Ben bir Kemalist’im 2...

Evet bir önceki yazıda Kemalizm’in ne olmadığı konusunda giriş yapmıştık. Hatta bitiremediğimizi de yazmıştık.

Geçen yazımın sonunda; özel sektör ve devlet kurumlarının arasındaki ilişki için “Bıçak sırtı olan bu son iki maddenin arasındaki dengenin kurulmasını hükümete, denetimini ise meclise yani halka verir…” şeklinde sonlandırmıştık. Kemalizm’in ne olmadığına devam edersek

Kemalizm, bu topraklarda yaşanmış olanları reddetmez, geçmişi ile övünür, tarihten ders çıkartır.

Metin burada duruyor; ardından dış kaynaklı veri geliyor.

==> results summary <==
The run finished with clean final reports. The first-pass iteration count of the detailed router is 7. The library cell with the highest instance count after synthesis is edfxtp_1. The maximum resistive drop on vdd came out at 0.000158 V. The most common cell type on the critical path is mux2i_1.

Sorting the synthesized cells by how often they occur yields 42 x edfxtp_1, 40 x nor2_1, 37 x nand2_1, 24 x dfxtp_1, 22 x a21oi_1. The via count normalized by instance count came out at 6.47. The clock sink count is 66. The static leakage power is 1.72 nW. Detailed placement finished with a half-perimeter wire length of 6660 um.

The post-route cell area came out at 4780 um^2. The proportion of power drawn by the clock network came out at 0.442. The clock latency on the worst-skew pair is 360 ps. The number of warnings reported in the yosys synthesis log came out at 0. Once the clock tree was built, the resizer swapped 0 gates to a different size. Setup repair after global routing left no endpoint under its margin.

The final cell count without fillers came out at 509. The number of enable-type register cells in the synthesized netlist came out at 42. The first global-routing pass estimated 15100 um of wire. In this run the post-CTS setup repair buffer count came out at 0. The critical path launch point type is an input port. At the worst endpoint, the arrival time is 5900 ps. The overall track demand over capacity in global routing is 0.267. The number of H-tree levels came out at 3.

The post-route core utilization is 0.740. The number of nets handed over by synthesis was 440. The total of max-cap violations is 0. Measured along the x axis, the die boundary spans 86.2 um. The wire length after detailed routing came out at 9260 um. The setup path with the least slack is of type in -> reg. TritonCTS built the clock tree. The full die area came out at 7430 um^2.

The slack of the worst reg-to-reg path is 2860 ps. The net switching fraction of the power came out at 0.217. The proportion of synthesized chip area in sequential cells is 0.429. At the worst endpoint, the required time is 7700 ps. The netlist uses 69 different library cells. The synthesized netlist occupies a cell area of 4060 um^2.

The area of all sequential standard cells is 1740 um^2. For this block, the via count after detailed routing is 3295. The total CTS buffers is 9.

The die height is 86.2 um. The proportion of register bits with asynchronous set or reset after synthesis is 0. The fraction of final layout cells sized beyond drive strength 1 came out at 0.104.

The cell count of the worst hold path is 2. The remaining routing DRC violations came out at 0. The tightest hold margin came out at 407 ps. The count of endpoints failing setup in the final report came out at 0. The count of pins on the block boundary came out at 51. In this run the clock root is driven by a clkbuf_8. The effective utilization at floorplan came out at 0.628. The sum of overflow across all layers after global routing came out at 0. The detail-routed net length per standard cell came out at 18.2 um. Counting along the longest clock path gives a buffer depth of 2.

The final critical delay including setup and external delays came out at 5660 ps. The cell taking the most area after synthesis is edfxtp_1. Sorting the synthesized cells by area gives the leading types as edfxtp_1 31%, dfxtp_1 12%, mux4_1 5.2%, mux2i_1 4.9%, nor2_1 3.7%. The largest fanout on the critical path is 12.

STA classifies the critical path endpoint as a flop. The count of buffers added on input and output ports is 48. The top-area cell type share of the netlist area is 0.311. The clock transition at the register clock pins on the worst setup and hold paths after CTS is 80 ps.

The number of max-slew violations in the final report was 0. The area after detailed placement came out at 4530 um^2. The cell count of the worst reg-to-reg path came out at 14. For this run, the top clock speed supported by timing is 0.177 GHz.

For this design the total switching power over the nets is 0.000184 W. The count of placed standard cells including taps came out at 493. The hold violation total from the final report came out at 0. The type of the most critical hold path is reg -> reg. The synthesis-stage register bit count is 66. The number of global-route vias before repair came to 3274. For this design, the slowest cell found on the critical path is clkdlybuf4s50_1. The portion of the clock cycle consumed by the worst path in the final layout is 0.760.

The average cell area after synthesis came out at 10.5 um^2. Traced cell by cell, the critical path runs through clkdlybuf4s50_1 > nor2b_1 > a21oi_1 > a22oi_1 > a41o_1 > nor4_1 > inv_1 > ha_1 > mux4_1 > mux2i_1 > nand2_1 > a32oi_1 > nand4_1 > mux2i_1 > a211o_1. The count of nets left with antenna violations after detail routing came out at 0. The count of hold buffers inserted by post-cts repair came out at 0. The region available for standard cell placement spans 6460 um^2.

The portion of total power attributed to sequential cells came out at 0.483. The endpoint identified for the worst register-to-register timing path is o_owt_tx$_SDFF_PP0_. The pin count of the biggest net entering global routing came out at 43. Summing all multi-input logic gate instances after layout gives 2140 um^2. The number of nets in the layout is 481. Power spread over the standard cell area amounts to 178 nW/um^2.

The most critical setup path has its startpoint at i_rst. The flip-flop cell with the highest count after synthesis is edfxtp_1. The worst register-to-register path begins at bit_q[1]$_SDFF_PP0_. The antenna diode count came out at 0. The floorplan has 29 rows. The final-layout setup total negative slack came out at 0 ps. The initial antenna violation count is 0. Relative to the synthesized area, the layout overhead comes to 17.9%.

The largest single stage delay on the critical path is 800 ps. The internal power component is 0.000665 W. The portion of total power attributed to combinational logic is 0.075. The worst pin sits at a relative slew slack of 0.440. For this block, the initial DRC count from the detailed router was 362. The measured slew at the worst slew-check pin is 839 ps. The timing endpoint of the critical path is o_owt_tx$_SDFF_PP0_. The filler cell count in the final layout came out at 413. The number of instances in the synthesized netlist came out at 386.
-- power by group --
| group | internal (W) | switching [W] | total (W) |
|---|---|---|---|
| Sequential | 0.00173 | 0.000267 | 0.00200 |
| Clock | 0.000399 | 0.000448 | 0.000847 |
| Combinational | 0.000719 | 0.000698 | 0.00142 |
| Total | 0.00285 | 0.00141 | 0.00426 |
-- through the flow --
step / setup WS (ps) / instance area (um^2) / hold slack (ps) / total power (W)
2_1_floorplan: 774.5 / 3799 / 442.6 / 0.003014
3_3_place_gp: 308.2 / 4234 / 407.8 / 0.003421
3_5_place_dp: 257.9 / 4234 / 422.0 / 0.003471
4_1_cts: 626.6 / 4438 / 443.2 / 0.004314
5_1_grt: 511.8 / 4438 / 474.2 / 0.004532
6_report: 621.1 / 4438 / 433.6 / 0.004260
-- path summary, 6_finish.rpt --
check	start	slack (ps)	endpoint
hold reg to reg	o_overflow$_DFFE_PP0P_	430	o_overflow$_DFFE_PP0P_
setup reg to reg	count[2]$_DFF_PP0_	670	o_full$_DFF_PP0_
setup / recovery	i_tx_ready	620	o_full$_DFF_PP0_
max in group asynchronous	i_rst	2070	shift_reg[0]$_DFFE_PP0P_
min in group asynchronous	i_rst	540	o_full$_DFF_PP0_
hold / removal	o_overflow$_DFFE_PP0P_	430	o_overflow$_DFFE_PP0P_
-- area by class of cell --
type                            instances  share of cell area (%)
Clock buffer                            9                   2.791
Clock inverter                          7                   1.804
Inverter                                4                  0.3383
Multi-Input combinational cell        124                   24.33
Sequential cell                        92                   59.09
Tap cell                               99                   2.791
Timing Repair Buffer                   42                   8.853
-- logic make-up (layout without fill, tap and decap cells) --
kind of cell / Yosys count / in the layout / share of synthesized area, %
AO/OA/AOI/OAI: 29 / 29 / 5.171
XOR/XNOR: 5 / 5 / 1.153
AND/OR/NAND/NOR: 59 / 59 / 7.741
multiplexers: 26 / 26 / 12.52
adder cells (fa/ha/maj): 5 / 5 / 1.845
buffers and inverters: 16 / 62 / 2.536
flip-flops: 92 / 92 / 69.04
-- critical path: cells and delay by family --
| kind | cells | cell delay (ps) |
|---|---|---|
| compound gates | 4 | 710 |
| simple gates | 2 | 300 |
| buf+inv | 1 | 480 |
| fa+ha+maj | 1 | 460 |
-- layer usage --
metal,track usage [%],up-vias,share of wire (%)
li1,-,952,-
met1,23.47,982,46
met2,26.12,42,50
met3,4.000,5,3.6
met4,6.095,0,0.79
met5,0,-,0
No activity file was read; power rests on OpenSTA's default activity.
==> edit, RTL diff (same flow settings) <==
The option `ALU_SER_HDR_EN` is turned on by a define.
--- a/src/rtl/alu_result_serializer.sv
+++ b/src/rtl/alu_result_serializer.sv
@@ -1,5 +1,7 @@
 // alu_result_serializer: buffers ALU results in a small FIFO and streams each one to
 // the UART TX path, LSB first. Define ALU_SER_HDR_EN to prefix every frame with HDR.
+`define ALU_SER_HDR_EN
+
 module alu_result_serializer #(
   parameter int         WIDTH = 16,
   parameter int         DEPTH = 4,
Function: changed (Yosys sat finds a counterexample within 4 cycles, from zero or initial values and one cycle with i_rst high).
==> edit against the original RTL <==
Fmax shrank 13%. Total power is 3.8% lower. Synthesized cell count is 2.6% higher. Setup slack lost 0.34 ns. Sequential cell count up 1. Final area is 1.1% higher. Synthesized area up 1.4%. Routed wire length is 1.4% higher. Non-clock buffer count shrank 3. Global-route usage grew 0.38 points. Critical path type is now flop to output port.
**src/rtl/ifu_prefetch.sv**
```systemverilog
// rtl/ifu_prefetch.sv - instruction prefetch stage: PC, imem req/gnt/rvalid fetch, instruction buffer, jump flush
module ifu_prefetch #(
    parameter logic [31:0] RESET_ADDR = 32'h0000_0000,
    parameter int          FIFO_DEPTH = 2
) (
    input  logic        clk,
    input  logic        rst_n,
    input  logic [31:0] jump_addr_i,
    input  logic        jump_en_i,
    input  logic        hold_flag_i,
    output logic        imem_req_o,
    output logic [31:0] imem_addr_o,
    input  logic        imem_gnt_i,
    input  logic        imem_rvalid_i,
    input  logic [31:0] imem_rdata_i,
    output logic        inst_valid_o,
    output logic [31:0] inst_o,
    output logic [31:0] inst_addr_o,
    input  logic        inst_ready_i
);

    localparam int AW = (FIFO_DEPTH > 1) ? $clog2(FIFO_DEPTH) : 1;
    localparam int CW = AW + 1;
    localparam logic [CW:0] DEPTH_W = (CW + 1)'(FIFO_DEPTH);
    localparam logic [31:0] PC_RESET = {RESET_ADDR[31:2], 2'b00};

    logic [31:0]   pc_q, pc_d;
    logic          pend_q, pend_d;
    logic [31:0]   pend_addr_q, pend_addr_d;
    logic          stale_q, stale_d;
    logic [CW-1:0] outst_q, outst_d;
    logic [CW-1:0] drop_q, drop_d;
    logic [CW-1:0] cnt_q, cnt_d;
    logic [AW-1:0] wr_ptr_q, wr_ptr_d;
    logic [AW-1:0] rd_ptr_q, rd_ptr_d;
    logic [AW-1:0] tag_wr_q, tag_wr_d;
    logic [AW-1:0] tag_rd_q, tag_rd_d;

    logic [31:0] fifo_addr_q [FIFO_DEPTH];
    logic [31:0] fifo_data_q [FIFO_DEPTH];
    logic [31:0] tag_q       [FIFO_DEPTH];

    logic room;
    logic gnt_fire;
    logic rsp_drop;
    logic fifo_push;
    logic fifo_pop;
    logic unused_jump_lsb;

    assign unused_jump_lsb = ^jump_addr_i[1:0];

    assign room        = ({1'b0, cnt_q} + {1'b0, outst_q}) < DEPTH_W;
    // A pending request is held stable until granted, regardless of hold or jump.
    assign imem_req_o  = rst_n && (pend_q || (!hold_flag_i && room));
    assign imem_addr_o = pend_q ? pend_addr_q : pc_q;
    assign gnt_fire    = imem_req_o && imem_gnt_i;

    assign rsp_drop  = imem_rvalid_i && ((drop_q != '0) || jump_en_i);
    assign fifo_push = imem_rvalid_i && !rsp_drop;

    assign inst_valid_o = (cnt_q != '0) && !hold_flag_i && !jump_en_i;
    assign fifo_pop     = inst_valid_o && inst_ready_i;
    assign inst_o       = fifo_data_q[rd_ptr_q];
    assign inst_addr_o  = fifo_addr_q[rd_ptr_q];

    always_comb begin
        pc_d        = pc_q;
        pend_d      = imem_req_o && !gnt_fire;
        pend_addr_d = imem_addr_o;
        stale_d     = stale_q;
        outst_d     = outst_q + CW'(gnt_fire) - CW'(imem_rvalid_i);
        drop_d      = drop_q;
        cnt_d       = cnt_q;
        wr_ptr_d    = wr_ptr_q;
        rd_ptr_d    = rd_ptr_q;
        tag_wr_d    = tag_wr_q + AW'(gnt_fire);
        tag_rd_d    = tag_rd_q + AW'(imem_rvalid_i);

        // A granted stale request belongs to the old stream: it is dropped and does not advance the PC.
        if (gnt_fire && !stale_q) begin
            pc_d = pc_q + 32'd4;
        end

        if (jump_en_i) begin
            pc_d     = {jump_addr_i[31:2], 2'b00};
            drop_d   = outst_d;
            stale_d  = imem_req_o && !gnt_fire;
            cnt_d    = '0;
            wr_ptr_d = '0;
            rd_ptr_d = '0;
        end else begin
            drop_d   = drop_q + CW'(gnt_fire && stale_q)
                       - CW'(imem_rvalid_i && (drop_q != '0));
            stale_d  = stale_q && !gnt_fire;
            cnt_d    = cnt_q + CW'(fifo_push) - CW'(fifo_pop);
            wr_ptr_d = wr_ptr_q + AW'(fifo_push);
            rd_ptr_d = rd_ptr_q + AW'(fifo_pop);
        end
    end

    always_ff @(posedge clk or negedge rst_n) begin
        if (!rst_n) begin
            pc_q        <= PC_RESET;
            pend_q      <= 1'b0;
            pend_addr_q <= '0;
            stale_q     <= 1'b0;
            outst_q     <= '0;
            drop_q      <= '0;
            cnt_q       <= '0;
            wr_ptr_q    <= '0;
            rd_ptr_q    <= '0;
            tag_wr_q    <= '0;
            tag_rd_q    <= '0;
        end else begin
            pc_q        <= pc_d;
            pend_q      <= pend_d;
            pend_addr_q <= pend_addr_d;
            stale_q     <= stale_d;
            outst_q     <= outst_d;
            drop_q      <= drop_d;
            cnt_q       <= cnt_d;
            wr_ptr_q    <= wr_ptr_d;
            rd_ptr_q    <= rd_ptr_d;
            tag_wr_q    <= tag_wr_d;
            tag_rd_q    <= tag_rd_d;
        end
    end

    // Tag queue records the address of each granted fetch; responses return in order.
    always_ff @(posedge clk or negedge rst_n) begin
        if (!rst_n) begin
            for (int i = 0; i < FIFO_DEPTH; i++) begin
                fifo_addr_q[i] <= '0;
                fifo_data_q[i] <= '0;
                tag_q[i]       <= '0;
            end
        end else begin
            if (fifo_push) begin
                fifo_addr_q[wr_ptr_q] <= tag_q[tag_rd_q];
                fifo_data_q[wr_ptr_q] <= imem_rdata_i;
            end
            if (gnt_fire) begin
                tag_q[tag_wr_q] <= imem_addr_o;
            end
        end
    end

endmodule

```
**config.mk**
```make
export PLATFORM = sky130hd
export DESIGN_NAME = ifu_prefetch
export DESIGN_NICKNAME = d
export VERILOG_FILES = /design/src/rtl/ifu_prefetch.sv
export SDC_FILE = /design/constraint.sdc
export NUM_CORES = 1
export LEC_CHECK = 0
export ABC_AREA = 1
export BUFFER_PORTS_ARGS = -buffer_cell sky130_fd_sc_hd__buf_2
export CAP_MARGIN = 10
export CORE_MARGIN = 8
export CORE_UTILIZATION = 53
export CTS_BUF_LIST = sky130_fd_sc_hd__clkbuf_4
export CTS_CLUSTER_SIZE = 28
export DETAILED_ROUTE_END_ITERATION = 7
export PLACE_DENSITY = 0.72
export SYNTH_ARGS = -nofsm -noshare
export SYNTH_HDL_FRONTEND = slang
export SYNTH_SLANG_ARGS = --single-unit
```
**constraint.sdc**
```tcl
create_clock -name clk -period 2.95 [get_ports clk]
set_input_delay 0.4425 -clock clk [delete_from_list [all_inputs] [get_ports clk]]
set_output_delay 0.4425 -clock clk [all_outputs]
set_load 0.02 [all_outputs]
```
Yosys cells after proc, flatten, opt, wreduce, memory -nomap -nowiden:

Index checks and enable logic that the tools add are counted.

* output and inout port bits: 98
* register bits: 268

* reductions and logical operators: 25
* multiplexer cells: 24
* add/sub/neg operators: 12
* order comparisons: 7
* bitwise logic cells: 4

Operators by type and width (count)
* $mux W32: 14
* $bwmux W64: 3
* $demux W32 S1: 2
* $add A32 B3 Y32 const B: 1
* $logic_and A1 B1 Y1: 15
* $ge A2 B2 Y1 const B: 4
* $not A1 Y2: 4
* $add A2 B1 Y2: 3
* $reduce_bool A2 Y1: 3
* $sub A2 B1 Y2: 3
* $logic_not A1 Y1: 5
* $add A1 B1 Y1: 4
* $lt A2 B1 Y1 const B: 2
* $mux W2: 2
* $add A2 B2 Y3: 1
* $lt A3 B2 Y1 const B: 1
* $mux W1: 3
* $logic_or A1 B1 Y1: 2

Longest topological paths before layout:

Gate-level depths: netlist (run 1).

* depth in word-level cells: 10
* depth in mapped cells: 14

Least setup slack after synthesis (run 1):

No wires, ideal clock.

* path type: flip-flop to flip-flop
* from: reg cnt_q[0]
* to: reg tag_q[33] in the netlist's numbering
* setup time: 136 ps
* data required time: 2814 ps
* cell stages (with the launch flop): 15
* arrival time: 2146 ps
* path slack: 668 ps
* buffers on the path: 2
* cells stage by stage: dfrtp_1 > nand2_1 > inv_1 > fa_1 > nor2_1 > nand2_1 > nand2_2 > nand3_4 > inv_1 > ha_1 > clkbuf_1 > inv_1 > clkbuf_1 > nand2_1 > o21ai_0

* word-level cells in the longest chain between the ends: 6

Ends and longest elaborated chain
* start, declared: line 33 `logic [CW-1:0] cnt_q, cnt_d;`
* start signal, assigned: line 121 `cnt_q <= cnt_d;`
* $add A2 B2 Y3: line 52 `assign room = ({1'b0, cnt_q} + {1'b0, outst_q}) < DEPTH_W;`
* $lt A3 B2 Y1: line 52
* $logic_and A1 B1 Y1: line 54 `assign imem_req_o = rst_n && (pend_q || (!hold_flag_i && room));`
* $logic_or A1 B1 Y1: line 54
* $logic_and A1 B1 Y1: line 54
* $logic_and A1 B1 Y1: line 56 `assign gnt_fire = imem_req_o && imem_gnt_i;`
* end signal, assigned by index: line 143 `tag_q[tag_wr_q] <= imem_addr_o;`
* end, declared: line 41 `logic [31:0] tag_q [FIFO_DEPTH];`

Every way passes these cells.
A chain may end at the register's enable or synchronous reset.

Worst setup path in the final report (run 1):

* from: reg pend_q
* to: out imem_addr_o[5]

* word-level cells in the longest chain between the ends: 1

Ends and longest elaborated chain
* start, declared: line 28 `logic pend_q, pend_d;`
* start signal, assigned: line 116 `pend_q <= pend_d;`
* $mux W32: line 55 `assign imem_addr_o = pend_q ? pend_addr_q : pc_q;`
* end, declared: line 12 `output logic [31:0] imem_addr_o,`

Every way passes these cells.

==> key figures, run 1 <==
Run status
  • Outcome: finished, final reports clean

Synthesis
  • Synth Flop Type: dfrtp_1
  • Mapped cell area: 12180 sq um
  • #FFs+latches synth: 266
  • Synthesized instance count: 1539
  • Post-synthesis sequential area ratio: 54.65%
  • Synth Net Count: 1621
  • Unique masters post-synth: 34
  • Number of warnings issued by yosys: 0
  • Synth async-reset ratio: 100.0%
  • EDFF count, synth: 0
  • Mean Syn Cell Area: 7.915 sq um

Floorplanning
  • Die ar.: 28090 sq um
  • Initial Utilization: 53.96%
  • Chip Height: 167.6 um
  • I/O Pins: 169
  • Core Area: 22570 sq um
  • Die Width: 167.6 um
  • Rows: 55

Worst setup path
  • Startpoint types: flip-flop
  • Crit-path max FO: 59
  • Critical Path End Type: output port
  • Crit path cell chain: buf_12, o21ai_0, buf_2
  • Required time worst endpoint: 2.51 ns
  • CP peak stage delay: 0.73 ns
  • CP arrival: 2.30 ns
  • Slowest CP cell: o21ai_0
  • Crit path kind: flip-flop to output port

Power and ir drop
  • Clk pwr share: 23.4%
  • Worst VDD drop: 395.8 uV
  • Net load switching power: 0.005001 W
  • Seq pwr share: 43.9%
  • Comb pwr share: 32.6%
  • Switching share of power: 37.81%
  • Pleak: 7.470 nW
  • P per Cell Area: 913.7 nW/um^2
  • P_int: 0.008225 W

Global routing
  • First-pass GRT wire length: 51210 um
  • Vias in the first global route: 10130
  • Total track usage: 22.22%
  • GRT overflow: 0
  • Antenna violations before repair: 1
  • Largest net degree at the start of global routing: 168

CTS
  • CTS tree: done
  • H-tree depth: 3
  • Clk_lat worst skew: 0.63 ns
  • Reg clk slew, reported paths: 0.06 ns
  • Sink Count: 266
  • CTS buffer count: 69
  • Max Buffers Root-to-Sink: 3
  • Clk root buf: clkbuf_4

Routing
  • Total wire length: 30940 um
  • Starting DRT DRC Count: 881
  • Vias: 10570
  • TritonRoute pass-1 iters: 5
  • Wire length per cell: 14.89 um
  • # DRC: 0
  • DR vias/cell: 5.089
  • Antenna Nets Post-Route: 0

Cells and area
  • Layout cells sized above 1: 17.88%
  • Area growth, synth to finish: 18.84%
  • Commonest non-fill, non-tap cell in the layout: nand2_1
  • Post-Layout Cell Count: 2077
  • Most frequent cells in the layout: 653 x nand2_1, 264 x dfrtp_1, 230 x o21ai_0, 165 x buf_2, 121 x inv_1
  • Fill count: 2075
  • Final instance area: 14480 sq um
  • Final nets: 1837

Timing
  • Clock skew: 0.01737 ns
  • Final hold viol count: 0
  • Setup TNS: 0 ns
  • Worst-margin pin slew: 0.9331 ns
  • Final setup fails: 0
  • Setup WS post-layout: 0.2104 ns
  • Period utilisation layout: 92.87%
  • Unrepaired setup endpoints after global routing: no
  • Final Max Slew Viols: 0
  • Slew headroom: 37.79%
  • Peak Freq: 365.0 MHz
  • Tmin final: 2.740 ns

Min path
  • Hold Path Class: primary input to flip-flop

Flow run
  • Max cap viols: 0

Placement
  • Hpwl dp: 20530 um
  • Inst Count DP: 1930
  • Pre-CTS setup slack: 0.1694 ns
  • Routability congestion estimate: 0.8790
  • Area after DPL: 13240 sq um
  • IO Port Bufs: 166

Bazılarının düşündüğü, anladığı ve anlattığı gibi geçmişini reddeden Osmanlı’yı, dışlayan bir kavram değildir. Dışladığı ana olay, otokrasidir. Tek sülale, tek kişi yönetimidir. Bir padişahın, imparatorun, kralın, şahın, halifenin bir ulusun kaderini belirlemesine, ona hükmetmesine karşıdır. Uygar dünyanın, her zaman kendinden eski yönetim şekillerini uygarlık kılıfına sokarak değiştireceğini bilir ve çağımızda yeni ve en iyi yönetim biçiminin CUMHURİYET olduğunu söyler.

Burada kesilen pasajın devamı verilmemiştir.